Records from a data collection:
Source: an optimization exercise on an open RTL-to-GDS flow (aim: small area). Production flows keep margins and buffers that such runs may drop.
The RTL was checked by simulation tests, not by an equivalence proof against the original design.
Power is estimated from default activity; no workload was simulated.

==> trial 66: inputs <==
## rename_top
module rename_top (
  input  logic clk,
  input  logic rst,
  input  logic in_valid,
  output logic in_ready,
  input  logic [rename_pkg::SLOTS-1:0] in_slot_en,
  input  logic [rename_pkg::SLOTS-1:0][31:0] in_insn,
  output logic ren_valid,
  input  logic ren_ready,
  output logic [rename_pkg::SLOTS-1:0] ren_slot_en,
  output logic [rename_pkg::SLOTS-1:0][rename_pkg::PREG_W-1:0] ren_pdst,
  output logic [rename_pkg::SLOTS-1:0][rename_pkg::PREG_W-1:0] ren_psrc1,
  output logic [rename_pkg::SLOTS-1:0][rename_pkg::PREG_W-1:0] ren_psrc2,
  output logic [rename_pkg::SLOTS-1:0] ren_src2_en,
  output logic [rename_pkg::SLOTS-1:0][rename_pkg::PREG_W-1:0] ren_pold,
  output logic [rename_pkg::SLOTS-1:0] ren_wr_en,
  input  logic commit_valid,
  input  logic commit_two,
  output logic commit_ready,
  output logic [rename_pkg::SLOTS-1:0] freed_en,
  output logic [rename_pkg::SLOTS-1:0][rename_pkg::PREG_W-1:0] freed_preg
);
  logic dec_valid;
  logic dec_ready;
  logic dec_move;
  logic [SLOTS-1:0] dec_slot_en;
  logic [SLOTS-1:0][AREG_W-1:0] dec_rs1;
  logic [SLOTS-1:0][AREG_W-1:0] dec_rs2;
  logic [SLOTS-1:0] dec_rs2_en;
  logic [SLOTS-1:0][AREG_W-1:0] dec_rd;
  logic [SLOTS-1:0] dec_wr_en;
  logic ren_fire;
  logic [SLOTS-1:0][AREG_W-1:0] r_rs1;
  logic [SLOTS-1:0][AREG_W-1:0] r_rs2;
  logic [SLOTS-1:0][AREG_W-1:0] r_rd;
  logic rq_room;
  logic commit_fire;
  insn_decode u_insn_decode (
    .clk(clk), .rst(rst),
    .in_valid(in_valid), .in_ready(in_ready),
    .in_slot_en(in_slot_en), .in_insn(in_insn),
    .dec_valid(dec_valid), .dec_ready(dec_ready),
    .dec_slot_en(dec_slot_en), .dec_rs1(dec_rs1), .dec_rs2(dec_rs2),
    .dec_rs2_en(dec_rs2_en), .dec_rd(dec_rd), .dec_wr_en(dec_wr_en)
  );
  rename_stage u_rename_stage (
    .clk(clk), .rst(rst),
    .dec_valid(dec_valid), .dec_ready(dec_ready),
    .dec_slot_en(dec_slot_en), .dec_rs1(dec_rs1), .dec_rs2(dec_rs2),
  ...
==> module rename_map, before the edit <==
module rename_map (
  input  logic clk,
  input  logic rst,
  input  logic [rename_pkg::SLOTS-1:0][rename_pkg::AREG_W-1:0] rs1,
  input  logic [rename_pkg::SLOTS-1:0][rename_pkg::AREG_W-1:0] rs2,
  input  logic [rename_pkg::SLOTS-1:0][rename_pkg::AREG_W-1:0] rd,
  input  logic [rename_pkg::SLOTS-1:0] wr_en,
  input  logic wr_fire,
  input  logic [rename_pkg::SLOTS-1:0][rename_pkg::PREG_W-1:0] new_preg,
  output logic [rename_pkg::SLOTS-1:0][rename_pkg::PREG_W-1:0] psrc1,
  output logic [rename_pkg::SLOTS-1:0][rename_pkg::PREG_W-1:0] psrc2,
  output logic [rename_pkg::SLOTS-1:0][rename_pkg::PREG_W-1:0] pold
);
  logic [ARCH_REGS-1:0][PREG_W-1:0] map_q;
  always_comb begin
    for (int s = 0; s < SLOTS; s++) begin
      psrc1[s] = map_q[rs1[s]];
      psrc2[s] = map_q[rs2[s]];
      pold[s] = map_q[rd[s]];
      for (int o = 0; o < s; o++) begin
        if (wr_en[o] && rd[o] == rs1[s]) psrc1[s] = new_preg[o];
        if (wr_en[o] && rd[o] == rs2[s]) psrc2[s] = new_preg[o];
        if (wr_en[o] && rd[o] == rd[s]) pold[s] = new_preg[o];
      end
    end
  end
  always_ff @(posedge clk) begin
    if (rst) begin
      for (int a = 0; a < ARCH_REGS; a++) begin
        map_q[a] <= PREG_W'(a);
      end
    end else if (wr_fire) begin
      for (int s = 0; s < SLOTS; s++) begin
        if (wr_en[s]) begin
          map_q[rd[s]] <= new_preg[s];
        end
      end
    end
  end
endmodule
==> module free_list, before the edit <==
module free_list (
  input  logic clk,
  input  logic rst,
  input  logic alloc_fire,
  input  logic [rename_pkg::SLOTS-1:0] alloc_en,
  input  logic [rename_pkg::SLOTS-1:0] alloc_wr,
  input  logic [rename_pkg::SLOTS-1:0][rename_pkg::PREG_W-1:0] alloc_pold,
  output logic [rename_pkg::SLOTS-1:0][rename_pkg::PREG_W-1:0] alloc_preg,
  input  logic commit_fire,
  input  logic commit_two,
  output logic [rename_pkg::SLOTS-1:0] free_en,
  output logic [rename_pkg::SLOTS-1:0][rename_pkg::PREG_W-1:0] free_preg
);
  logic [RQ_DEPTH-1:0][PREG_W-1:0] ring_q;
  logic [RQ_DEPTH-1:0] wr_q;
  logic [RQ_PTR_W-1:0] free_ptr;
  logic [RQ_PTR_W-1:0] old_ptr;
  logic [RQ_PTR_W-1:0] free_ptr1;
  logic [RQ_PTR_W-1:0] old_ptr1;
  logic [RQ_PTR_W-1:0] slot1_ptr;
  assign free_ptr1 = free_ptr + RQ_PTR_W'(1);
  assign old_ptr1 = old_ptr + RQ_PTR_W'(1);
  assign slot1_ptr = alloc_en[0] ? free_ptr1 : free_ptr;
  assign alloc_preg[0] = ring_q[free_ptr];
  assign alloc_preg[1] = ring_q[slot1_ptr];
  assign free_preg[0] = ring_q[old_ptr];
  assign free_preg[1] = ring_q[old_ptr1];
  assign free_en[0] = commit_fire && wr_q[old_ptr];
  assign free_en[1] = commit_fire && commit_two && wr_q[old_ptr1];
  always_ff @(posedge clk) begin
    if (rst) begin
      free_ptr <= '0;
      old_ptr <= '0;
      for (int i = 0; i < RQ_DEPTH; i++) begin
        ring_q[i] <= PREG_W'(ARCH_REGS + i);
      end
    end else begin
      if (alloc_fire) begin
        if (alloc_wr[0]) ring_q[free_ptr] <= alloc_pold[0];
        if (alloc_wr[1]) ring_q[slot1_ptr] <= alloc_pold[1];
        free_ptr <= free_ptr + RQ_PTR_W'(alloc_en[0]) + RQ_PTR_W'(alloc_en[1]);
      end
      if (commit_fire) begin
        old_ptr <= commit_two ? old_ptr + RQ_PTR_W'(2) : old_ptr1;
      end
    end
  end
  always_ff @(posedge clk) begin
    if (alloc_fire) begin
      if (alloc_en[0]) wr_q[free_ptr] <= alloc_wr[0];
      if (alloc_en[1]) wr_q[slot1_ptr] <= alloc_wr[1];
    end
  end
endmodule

WHAT IS NEEDED
Select all lines with the word "else" from the entries above.

EXERCISE ANSWER
    end else if (wr_fire) begin
    end else begin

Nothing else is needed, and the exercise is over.